**Problem requirements:**
Give the lines below again exactly, starting with the line that holds "RSZ-0062 raised after global routing = false" and going on through the line that holds "Number of filler".

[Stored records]
**src/sbe_pkg.sv**
```systemverilog
// ----------------------------------------------------------------------------
// sbe_pkg: shared types and constants of the synthesizer BCD bus word encoder
// Holds the request and result structs, the record that passes from the
// converter to the word emitter, queue status and the bus word constants.
// ----------------------------------------------------------------------------
package sbe_pkg;

  // request and result payloads
  typedef struct packed {
    logic [13:0] base_freq;
    logic [26:0] offset_freq;
    logic [1:0]  channel;
    logic        set_both;
  } sbe_req_t;

  typedef struct packed {
    logic [15:0] bus_word;
    logic        last_word;
  } sbe_res_t;

  // converted transaction, front to back
  typedef struct packed {
    logic [27:0] ofs_bcd;   // seven BCD digits of offset / 10
    logic [15:0] main_bcd;  // four BCD digits of the base frequency
    logic        dec_sel;   // decoupler channel: register pair 2/3
    logic        set_both;
  } sbe_rec_t;

  typedef struct packed {
    logic full;
    logic empty;
  } sbe_qstat_t;

  // channel codes
  localparam logic [1:0] CH_TX  = 2'd1;
  localparam logic [1:0] CH_DEC = 2'd2;

  // bus word fields
  localparam logic [15:0] INIT_PREFIX = 16'ha000;
  localparam logic [15:0] SEQ_PREFIX  = 16'h9000;
  localparam logic [1:0]  INIT_LOW    = 2'b11;
  localparam logic [3:0]  BOARD_ADDR  = 4'd7;

  // divide-by-ten reciprocals
  localparam logic [31:0] RECIP_OFS  = 32'hcccc_cccd;  // >> 35, exact below 2^32
  localparam logic [15:0] RECIP_BASE = 16'hcccd;       // >> 19, exact below 81920

  // converter: one drop step plus seven offset digits
  localparam logic [2:0] STEP_LAST = 3'd7;

  // emitter word indexes
  localparam logic [3:0] IDX_RUN1     = 4'd5;
  localparam logic [3:0] IDX_LAST_ONE = 4'd4;
  localparam logic [3:0] IDX_LAST_TWO = 4'd9;

endpackage

```
**src/sbe_back.sv**
```systemverilog
// ----------------------------------------------------------------------------
// sbe_back: bus word emitter
// Takes one record from the queue and sends its five or ten bus words, one
// per cycle, through a registered output.
// ----------------------------------------------------------------------------
module sbe_back import sbe_pkg::*; (
  input  logic       clk_i,
  input  logic       rst_ni,
  input  sbe_rec_t   rec_i,
  input  sbe_qstat_t qstat_i,
  output logic       pop_o,
  output logic       strobe_o,
  output sbe_res_t   res_o
);

  sbe_rec_t    cur_q;
  logic        active_q;
  logic [3:0]  idx_q;
  logic        strobe_q;
  sbe_res_t    res_q;

  logic        run;
  logic [2:0]  pos;
  logic [1:0]  byte_sel;
  logic [31:0] data32;
  logic [7:0]  data_byte;
  logic [1:0]  reg_sel;
  logic        is_last;
  logic [15:0] word;

  assign run       = (idx_q >= IDX_RUN1);
  assign pos       = run ? 3'(idx_q - IDX_RUN1) : idx_q[2:0];
  assign byte_sel  = 2'(pos - 3'd1);
  assign data32    = run ? ~{cur_q.main_bcd, 16'h0000} : {4'h0, cur_q.ofs_bcd};
  assign data_byte = data32[{byte_sel, 3'b000} +: 8];
  assign reg_sel   = {cur_q.dec_sel, run};
  assign is_last   = cur_q.set_both ? (idx_q == IDX_LAST_TWO) : (idx_q == IDX_LAST_ONE);

  always_comb begin
    if (pos == 3'd0) begin
      word = INIT_PREFIX | {4'h0, BOARD_ADDR, 8'h00} | {12'h000, reg_sel, INIT_LOW};
    end else begin
      word = SEQ_PREFIX | {4'h0, BOARD_ADDR, data_byte};
    end
  end

  assign pop_o    = !qstat_i.empty && (!active_q || is_last);
  assign strobe_o = strobe_q;
  assign res_o    = res_q;

  always_ff @(posedge clk_i or negedge rst_ni) begin
    if (!rst_ni) begin
      active_q <= 1'b0;
      idx_q    <= '0;
      strobe_q <= 1'b0;
    end else begin
      strobe_q <= active_q;
      if (pop_o) begin
        active_q <= 1'b1;
        idx_q    <= '0;
      end else if (active_q && is_last) begin
        active_q <= 1'b0;
      end else if (active_q) begin
        idx_q    <= idx_q + 4'd1;
      end
    end
  end

  always_ff @(posedge clk_i) begin
    if (pop_o) begin
      cur_q <= rec_i;
    end
    res_q.bus_word  <= word;
    res_q.last_word <= is_last;
  end

endmodule

```
**config.mk**
```make
export PLATFORM = sky130hd
export DESIGN_NAME = sbe_back
export DESIGN_NICKNAME = d
export VERILOG_FILES = /design/src/sbe_pkg.sv /design/src/sbe_back.sv
export SDC_FILE = /design/constraint.sdc
export NUM_CORES = 1
export LEC_CHECK = 0
export ABC_AREA = 1
export BUFFER_PORTS_ARGS = -buffer_cell sky130_fd_sc_hd__buf_2
export CORE_AREA = 4 4 86 88
export CTS_CLUSTER_SIZE = 30
export DETAILED_ROUTE_END_ITERATION = 8
export DIE_AREA = 0 0 90 92
export GPL_ROUTABILITY_DRIVEN = 0
export HOLD_SLACK_MARGIN = 0.05
export RECOVER_POWER = 100
export SYNTH_ARGS = -nofsm -noshare
export SYNTH_HDL_FRONTEND = slang
export SYNTH_SLANG_ARGS = --single-unit
```
**constraint.sdc**
```tcl
create_clock -name clk_i -period 4.1 [get_ports clk_i]
set_input_delay 0.41 -clock clk_i [delete_from_list [all_inputs] [get_ports clk_i]]
set_output_delay 0.41 -clock clk_i [all_outputs]
set_load 0.02 [all_outputs]
```
==> summary.txt, run 1 <==
DIE HEIGHT = 92 µm
Most used routing layer = met2
Cell family with the largest share of critical-path delay = simple AND/OR/NAND/NOR gates
Worst hold path type = input port to flip-flop
Maxcap violations = 0
Initial antenna violation count = 0
Crit end category = flip-flop
PwrDens = 841 nW/µm²
Crit Reg-Reg Startpoint = idx_q[0]
Setup TNS Final = 0 ps
Seq/Total Area, Yosys = 68.3%
Placed insts = 355
Cell-internal power = 1.46 mW
Net Sw Frac = 43.2%
DR pass1 iterations = 4
Post-DR vias/cell = 4.59
Most used flip-flop cell after synthesis = edfxtp_1
Post-Route WL = 4.79 mm
Count leader, synth = nand2_1
DR WL/cell = 12.9 µm
# setup viols final = 0
Commonest cells post-synth = nand2_1 (52), edfxtp_1 (46), nor2_1 (14)
H-Tree Depth = 3
TritonCTS clock tree = done
Die width = 90 µm
CTS resizes = 0
Tot Pwr = 2.58 mW
RSZ-0062 raised after global routing = false
Hold depth = 1
Post-synth EDFFs = 46
Clk pwr share = 17.9%
Yosys top cell area share = 53.9%
Area contributors post-synth = edfxtp_1 (54%), dfxtp_1 (8.6%), nand2_1 (7.6%), dfrtp_1 (5.9%), nor2_1 (2.0%)
CP max stage delay = 690 ps
Post-Synthesis Cell Area = 2560 µm²
Die area = 8280 µm²
R2R Path End = res_o[7]
CP arrival = 3590 ps
Clock skew = 8.85 ps
Max Slew Vio Count = 0
Slew headroom = 61.3%
Worst skew pair latency = 340 ps
Clock Pin Slew Worst Setup and Hold Paths = 70 ps
LEAKAGE = 1.29 nW
Worst Path Required = 4320 ps
Clock tree buffer depth = 2
Worst path bufs/invs = 3
Yosys warns = 0
Hold path start = rec_i[7]
# rows = 30
Final core occ = 46.1%
Initial Util = 38.6%
Yosys reg bits = 63
# diodes = 0
ANT nets after route = 0
Clock Sinks = 63
Psw = 1.11 mW
Grt met3 use = 6.32%
VDD IR-drop max = 0.414 mV
Boundary Pins = 69
Period utilisation layout = 82.1%
Status = completed
First-pass GRT wire length = 7.68 mm
Worst Reg-to-Reg Cells = 13
CP dominant cell by count = inv_1
Finished Layout Cells = 372
Pre-CTS setup slack = 1040 ps
GR Overflow Total = 0
Total number of vias = 1707
Number of filler cells placed in the layout = 651
Yosys top cell by area = edfxtp_1
Post-layout min period = 3370 ps
Yosys cell types = 28
Flop pwr share = 37.3%
M2 GR Usage = 20.0%
Logic gate share of total power = 44.8%
Number of remaining DRC errors = 0
CP Class = flip-flop to flip-flop
Max Clock Freq = 0.297 GHz
Crit-path cells = inv_1 -> ha_1 -> inv_1 -> nand2_2 -> nand3_1 -> nand2_4 -> nand2_1 -> ha_1 -> o21ai_0 -> a31oi_4 -> inv_1 -> o21ai_0 -> nor2_1
Hold Path Sink = cur_q[7]
Layout cells sized above 1 = 27.1%
Crit path max fanout = 15
Net count, final = 341
Syn_area_per_cell = 11.8 µm²
Worst setup SP type = flip-flop
Critical-path top delay cell = dfrtp_1
Root buffer cell = clkbuf_8
R2R setup slack = 730 ps
GR Util met1 = 13.8%
DP HPWL = 3.42 mm
Final Hold Vio Count = 0
Worst slew pin tran = 580 ps
Area added between synthesis and finish = 19.5%
GRT Overall Usage = 12.1%
Final Worst Setup Slack = 734 ps
IO Port Bufs = 61
Synth Instances = 218
Vias in the first global route = 1694
1st-iter DRT viols = 71
CTS Buf Count = 9
Ys async rst share = 9.52%
Largest net degree at the start of global routing = 48
Core box area = 6640 µm²
[repair_timing]
action	4_1_cts	5_1_grt
hold endpoints to repair	6	0
setup endpoints to repair	0	0
setup buffers	0	0
hold buffers	1	0
[registers in the layout (all words and copies together) (netlist names)]
name and flops:
idx_q 4, active_q 1, cur_q 46, strobe_o 1
res_o 11
[layout make-up]
type / instances / area [µm²] / share of cell area (%)
Sequential cell: 63 / 1750 / 57.2
Multi-Input combinational cell: 132 / 657 / 21.4
Timing Repair Buffer: 63 / 305 / 9.97
Clock buffer: 10 / 128 / 4.17
Tap cell: 80 / 100 / 3.27
Inverter: 18 / 75.1 / 2.45
Clock inverter: 6 / 46.3 / 1.51
[layout by cell type (no fill, tap or decap)]
| cell type | count |
|---|---|
| clkinv_4 | 2 |
| conb_1 | 6 |
| dfrtp_1 | 6 |
| nand2_4 | 1 |
| xor2_1 | 2 |
| inv_2 | 2 |
| clkbuf_1 | 15 |
| nand3_1 | 11 |
| edfxtp_1 | 46 |
| a21oi_1 | 8 |
| clkinvlp_4 | 2 |
| clkinv_1 | 1 |
| inv_1 | 13 |
| o21ai_2 | 4 |
| nand4_1 | 2 |
| dfxtp_1 | 11 |
| clkbuf_8 | 9 |
| a31oi_4 | 1 |
| dlygate4sd3_1 | 1 |
| o21ai_0 | 12 |
| o21a_1 | 1 |
| nand2_1 | 54 |
| inv_6 | 2 |
| buf_4 | 1 |
| clkinv_2 | 1 |
| o22ai_1 | 1 |
| ha_1 | 4 |
| nand2_2 | 6 |
| buf_2 | 47 |
| o21ai_1 | 5 |
| inv_4 | 1 |
| nor2_1 | 14 |
[through the flow]
stage	hold slack, ps	area (µm²)
5_1_grt	218	3060
3_3_place_gp	240	2920
2_1_floorplan	114	2580
4_1_cts	229	3110
6_report	243	3060
3_5_place_dp	242	2920
[layer usage]
metal	part of all wire, %	vias to the layer above	wire length, µm
met2	47	65	2240
met4	0.82	0	39
li1	-	861	-
met5	0	-	0
met3	8.0	4	382
met1	44	777	2130
[kinds of logic after synthesis]
group                      share of synthesized area, %
and+or+nand+nor                                    15.4
other                                             0.293
adders and majority gates                          1.95
AOI/OAI and AO/OA                                  7.76
xor gates and xnor gates                          0.683
buffers and inverters                              5.61
DFF                                                68.3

**Problem solution:**
RSZ-0062 raised after global routing = false
Hold depth = 1
Post-synth EDFFs = 46
Clk pwr share = 17.9%
Yosys top cell area share = 53.9%
Area contributors post-synth = edfxtp_1 (54%), dfxtp_1 (8.6%), nand2_1 (7.6%), dfrtp_1 (5.9%), nor2_1 (2.0%)
CP max stage delay = 690 ps
Post-Synthesis Cell Area = 2560 µm²
Die area = 8280 µm²
R2R Path End = res_o[7]
CP arrival = 3590 ps
Clock skew = 8.85 ps
Max Slew Vio Count = 0
Slew headroom = 61.3%
Worst skew pair latency = 340 ps
Clock Pin Slew Worst Setup and Hold Paths = 70 ps
LEAKAGE = 1.29 nW
Worst Path Required = 4320 ps
Clock tree buffer depth = 2
Worst path bufs/invs = 3
Yosys warns = 0
Hold path start = rec_i[7]
# rows = 30
Final core occ = 46.1%
Initial Util = 38.6%
Yosys reg bits = 63
# diodes = 0
ANT nets after route = 0
Clock Sinks = 63
Psw = 1.11 mW
Grt met3 use = 6.32%
VDD IR-drop max = 0.414 mV
Boundary Pins = 69
Period utilisation layout = 82.1%
Status = completed
First-pass GRT wire length = 7.68 mm
Worst Reg-to-Reg Cells = 13
CP dominant cell by count = inv_1
Finished Layout Cells = 372
Pre-CTS setup slack = 1040 ps
GR Overflow Total = 0
Total number of vias = 1707
Number of filler cells placed in the layout = 651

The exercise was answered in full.